The Cathedral of St. Philip - Atlanta, GA

Demons and Memories

An article for The Cathedral Times
by the Very Rev. Sam Candler

October 16, 2022

This past Monday, as I prayed the Office of Morning Prayer, I read the gospel lesson for the day, the fairly familiar story of the “Gerasene Demoniac” (Luke 8:26-39). It’s a pretty ugly story.

Essentially, Jesus encounters a man who has demons; the man wears no clothes and lives “not in a house but in the tombs.” When Jesus commands the unclean spirit to leave the man, he also asks the demon, “What is your name?” The man—or unclean spirit—replies, “Legion.” The gospel writer explains that many demons had entered the man.

The story continues that the demons ask Jesus that they be cast into a herd of swine on the hillside, and Jesus gives them permission. The demons come out of the man and enter the swine; the herd then rushes down a steep bank into a lake, where they drown. The man who had been notoriously possessed is healed, and the people of the surrounding country are so overwhelmed, maybe in fear, maybe in awe, that they ask Jesus to leave. They don’t get it.

In this fall season, as our nights get longer, it seems that we tend to spend more time in bed. There is not as much light outside, and we live in more darkness. But we don’t always sleep there in bed, do we? Night times can be the times when worries and anxieties and fears can be the most paralyzing. They wake us up at odd hours. They prevent us from returning to sleep. In fact, some of our dreams are so terrifying that we do not want to return to sleep. We worry about relationships and family. We worry about money. We worry about the past; we worry about the future. I often describe these night terrors as demons. And those demons can be many; they are legion.

It interests me that the Gerasene demoniac lived among the tombs. Tombs, of course, are where we place the bodies of our dead. They mark the bodies of our loved ones, representing good times and bad times, things done and things left undone. In ancient times, the word, “tomb” could mean “memorial,” and even “remembrance.” Today, the tombstones of our old family members are where we remember them.

It strikes me that the Gerasene demoniac lived among the old memories of people. The Gerasene demoniac lived in the tombs because that is where all our memory demons are. At night, our unconscious journeys back through our memories; and, in those tombs, the unconscious discovers all sorts of worries and neglects. Thus, our memories can be the very places where we are not at rest; they are where we still worry about things undone, and where we worry about things done to us. Our memories are where we have been hurt and damaged. Our memories are where our demons are.

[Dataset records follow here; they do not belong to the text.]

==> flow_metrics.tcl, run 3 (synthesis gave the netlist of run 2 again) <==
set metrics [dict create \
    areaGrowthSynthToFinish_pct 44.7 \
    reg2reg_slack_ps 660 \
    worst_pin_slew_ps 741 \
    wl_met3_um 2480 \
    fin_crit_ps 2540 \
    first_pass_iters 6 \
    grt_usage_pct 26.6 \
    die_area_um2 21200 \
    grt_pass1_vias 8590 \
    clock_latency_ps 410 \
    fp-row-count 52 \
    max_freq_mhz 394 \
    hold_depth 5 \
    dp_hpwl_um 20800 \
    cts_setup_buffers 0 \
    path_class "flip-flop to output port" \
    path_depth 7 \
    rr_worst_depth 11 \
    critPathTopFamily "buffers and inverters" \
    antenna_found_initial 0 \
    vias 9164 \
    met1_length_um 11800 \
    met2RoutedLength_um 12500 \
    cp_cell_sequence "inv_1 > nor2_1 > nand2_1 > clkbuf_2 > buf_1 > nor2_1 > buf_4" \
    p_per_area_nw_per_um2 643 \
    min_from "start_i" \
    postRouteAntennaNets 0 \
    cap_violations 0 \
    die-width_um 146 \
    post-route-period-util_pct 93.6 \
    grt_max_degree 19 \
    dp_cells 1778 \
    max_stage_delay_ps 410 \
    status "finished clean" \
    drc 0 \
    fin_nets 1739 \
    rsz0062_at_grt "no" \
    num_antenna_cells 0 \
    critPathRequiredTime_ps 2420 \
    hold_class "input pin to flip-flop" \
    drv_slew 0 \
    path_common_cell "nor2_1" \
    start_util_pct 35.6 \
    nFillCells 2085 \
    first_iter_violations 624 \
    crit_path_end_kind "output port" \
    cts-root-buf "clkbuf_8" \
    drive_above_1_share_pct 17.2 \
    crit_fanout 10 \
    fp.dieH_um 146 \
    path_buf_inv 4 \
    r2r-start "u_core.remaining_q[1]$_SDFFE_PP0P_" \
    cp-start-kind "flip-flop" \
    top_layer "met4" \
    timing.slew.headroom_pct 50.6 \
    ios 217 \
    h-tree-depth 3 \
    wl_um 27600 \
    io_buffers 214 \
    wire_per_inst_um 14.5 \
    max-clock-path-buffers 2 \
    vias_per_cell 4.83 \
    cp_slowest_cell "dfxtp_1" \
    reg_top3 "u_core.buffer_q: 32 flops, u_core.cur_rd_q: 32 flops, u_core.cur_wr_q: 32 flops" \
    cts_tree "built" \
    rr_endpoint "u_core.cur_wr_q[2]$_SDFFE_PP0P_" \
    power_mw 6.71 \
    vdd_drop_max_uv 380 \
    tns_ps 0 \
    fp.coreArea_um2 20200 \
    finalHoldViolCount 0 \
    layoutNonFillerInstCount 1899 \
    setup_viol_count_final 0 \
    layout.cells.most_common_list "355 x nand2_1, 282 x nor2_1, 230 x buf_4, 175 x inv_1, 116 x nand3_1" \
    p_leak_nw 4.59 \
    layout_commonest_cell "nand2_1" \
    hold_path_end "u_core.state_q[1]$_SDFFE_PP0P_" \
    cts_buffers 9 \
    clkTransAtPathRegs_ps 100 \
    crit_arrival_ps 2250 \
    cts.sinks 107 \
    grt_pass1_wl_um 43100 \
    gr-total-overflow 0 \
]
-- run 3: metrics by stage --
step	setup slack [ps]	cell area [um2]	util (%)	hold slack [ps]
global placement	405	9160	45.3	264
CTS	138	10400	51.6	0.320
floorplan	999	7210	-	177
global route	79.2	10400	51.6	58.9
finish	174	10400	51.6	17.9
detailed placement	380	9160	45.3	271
File: src/rtl/led_scan_scheduler.sv
// HUB75 row-scan sequencer: shifts the next (row, plane) while the current one is shown
// with binary-coded-modulation weighting, then blanks, latches and re-lights the panel.
module led_scan_scheduler #(
    parameter int NUM_ROWS       = 32,
    parameter int BIT_PLANES     = 4,
    parameter int BASE_ON_CYCLES = 64,
    parameter int BLANK_CYCLES   = 4,
    localparam int SCAN_ROWS = NUM_ROWS / 2,
    localparam int ADDR_W    = (SCAN_ROWS > 1) ? $clog2(SCAN_ROWS) : 1,
    localparam int PLANE_W   = (BIT_PLANES > 1) ? $clog2(BIT_PLANES) : 1
) (
    input  logic               clk_in,
    input  logic               n_reset_in,
    input  logic               enable_in,
    input  logic               phy_ready_in,
    output logic               phy_enable_out,
    output logic [ADDR_W-1:0]  row_addr_out,
    output logic [PLANE_W-1:0] plane_out,
    output logic               frame_start_out,
    output logic [ADDR_W-1:0]  addr_out,
    output logic               latch_enable_out,
    output logic               output_enable_out
);

    localparam int CNT_W = $clog2((BASE_ON_CYCLES << (BIT_PLANES - 1)) + 1);
    localparam int BLK_W = (BLANK_CYCLES > 1) ? $clog2(BLANK_CYCLES) : 1;

    localparam logic [ADDR_W-1:0]  ROW_LAST   = ADDR_W'(SCAN_ROWS - 1);
    localparam logic [PLANE_W-1:0] PLANE_LAST = PLANE_W'(BIT_PLANES - 1);
    localparam logic [CNT_W-1:0]   BASE_CNT   = CNT_W'(BASE_ON_CYCLES);
    localparam logic [BLK_W-1:0]   BLANK_LAST = BLK_W'(BLANK_CYCLES - 1);

    typedef enum logic [2:0] {
        S_IDLE,
        S_FILL,
        S_BLANK,
        S_LATCH,
        S_DISPLAY
    } state_t;

    state_t             state_q;
    logic [ADDR_W-1:0]  ptr_row_q;
    logic [PLANE_W-1:0] ptr_plane_q;
    logic [CNT_W-1:0]   on_cnt_q;
    logic [BLK_W-1:0]   blank_cnt_q;
    logic               shift_busy_q;
    logic [1:0]         shift_ign_q;
    logic               issue_pend_q;
    logic               stop_q;

    logic               phy_en_q;
    logic [ADDR_W-1:0]  row_q;
    logic [PLANE_W-1:0] plane_q;
    logic               frame_q;
    logic [ADDR_W-1:0]  addr_q;
    logic               le_q;
    logic               oe_q;

    logic shift_pending;
    logic issue_now;
    logic at_origin;

    // The PHY needs a cycle to drop ready after a request, so the pulse cycle and
    // the one after it carry stale ready and are skipped.
    always_comb begin
        shift_pending = shift_busy_q && !((shift_ign_q == 2'd0) && phy_ready_in);
        at_origin     = (ptr_row_q == '0) && (ptr_plane_q == '0);
        issue_now     = 1'b0;
        if (state_q == S_IDLE) begin
            issue_now = enable_in && phy_ready_in;
        end else if (state_q == S_DISPLAY) begin
            issue_now = issue_pend_q && enable_in && phy_ready_in;
        end
    end

    always_ff @(posedge clk_in or negedge n_reset_in) begin
        if (!n_reset_in) begin
            state_q      <= S_IDLE;
            ptr_row_q    <= '0;
            ptr_plane_q  <= '0;
            on_cnt_q     <= '0;
            blank_cnt_q  <= '0;
            shift_busy_q <= 1'b0;
            shift_ign_q  <= 2'd0;
            issue_pend_q <= 1'b0;
            stop_q       <= 1'b0;
            phy_en_q     <= 1'b0;
            row_q        <= '0;
            plane_q      <= '0;
            frame_q      <= 1'b0;
            addr_q       <= '0;
            le_q         <= 1'b0;
            oe_q         <= 1'b0;
        end else begin
            phy_en_q <= 1'b0;
            frame_q  <= 1'b0;
            le_q     <= 1'b0;

            if (issue_now) begin
                shift_busy_q <= 1'b1;
                shift_ign_q  <= 2'd2;
                phy_en_q     <= 1'b1;
                row_q        <= ptr_row_q;
                plane_q      <= ptr_plane_q;
                frame_q      <= at_origin;
            end else if (shift_busy_q) begin
                if (shift_ign_q != 2'd0) begin
                    shift_ign_q <= shift_ign_q - 2'd1;
                end else if (phy_ready_in) begin
                    shift_busy_q <= 1'b0;
                end
            end

            case (state_q)
                S_IDLE: begin
                    oe_q <= 1'b0;
                    if (issue_now) begin
                        state_q <= S_FILL;
                    end
                end
                S_FILL: begin
                    if (!shift_pending) begin
                        blank_cnt_q <= BLANK_LAST;
                        state_q     <= S_BLANK;
                    end
                end
                S_BLANK: begin
                    if (blank_cnt_q == '0) begin
                        state_q  <= S_LATCH;
                        le_q     <= 1'b1;
                        addr_q   <= ptr_row_q;
                        on_cnt_q <= BASE_CNT << ptr_plane_q;
                        stop_q   <= 1'b0;
                        if (ptr_plane_q == PLANE_LAST) begin
                            ptr_plane_q <= '0;
                            ptr_row_q   <= (ptr_row_q == ROW_LAST) ? '0 : ptr_row_q + ADDR_W'(1);
                        end else begin
                            ptr_plane_q <= ptr_plane_q + PLANE_W'(1);
                        end
                    end else begin
                        blank_cnt_q <= blank_cnt_q - BLK_W'(1);
                    end
                end
                S_LATCH: begin
                    state_q      <= S_DISPLAY;
                    oe_q         <= 1'b1;
                    issue_pend_q <= 1'b1;
                end
                S_DISPLAY: begin
                    // OE drops the moment the weight is spent, independent of the PHY.
                    if (on_cnt_q != '0) begin
                        on_cnt_q <= on_cnt_q - CNT_W'(1);
                        oe_q     <= (on_cnt_q != CNT_W'(1));
                    end
                    if (issue_pend_q && !enable_in) begin
                        issue_pend_q <= 1'b0;
                        stop_q       <= 1'b1;
                    end else if (issue_now) begin
                        issue_pend_q <= 1'b0;
                    end
                    if ((on_cnt_q == '0) && !issue_pend_q && !shift_pending) begin
                        if (stop_q || !enable_in) begin
                            state_q     <= S_IDLE;
                            ptr_row_q   <= '0;
                            ptr_plane_q <= '0;
                        end else begin
                            blank_cnt_q <= BLANK_LAST;
                            state_q     <= S_BLANK;
                        end
                    end
                end
                default: begin
                    state_q <= S_IDLE;
                    oe_q    <= 1'b0;
                end
            endcase
        end
    end

    assign phy_enable_out    = phy_en_q;
    assign row_addr_out      = row_q;
    assign plane_out         = plane_q;
    assign frame_start_out   = frame_q;
    assign addr_out          = addr_q;
    assign latch_enable_out  = le_q;
    assign output_enable_out = oe_q;

endmodule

Truly good healers—priests and rabbis and therapists—can sometimes help us explore our memories. Some truly good healers—therapists, rabbis, priests—can even help us understand our dreams, those night occasions when our unconscious shows us something about ourselves that we had forgotten, or even repressed. Not all dreams do this, of course; but some might.

The point is that our memories need the healing touch of a higher power, a power of grace and good—a power many of us know as Jesus, who was unafraid to speak to the legion of demons occupying the Gerasene man. It takes courage to face our memories, especially when we begin to realize that they contain pain as well as joy. Our memories can be occupied by frightening demons, the demons who live among our unconscious tombs and memorials. Those memories can be even more frightening when they emerge and enter other living beings—like the herd of pigs—and cause harm to them. Maybe that is why the crowd in the Gerasene story was actually afraid after this event.

The wise family systems therapist, Ed Friedman (he was also a rabbi), used to say, “Hurt people hurt people.” That is to say: people who have been hurt emotionally and psychologically end up passing that hurt and damage to other people, often without realizing it. On the other hand, a healthy family—like a healthy community—can somehow bear emotional pain and thus disempower it, dissolving its power. The truly powerful among us, like Jesus of Nazareth, have that strength; they bear pain, and even demon possession, without transmitting it to another person. They let the demons go. As these fall nights get longer and darker, I hope that we, too, can practice the letting go of our night time demons.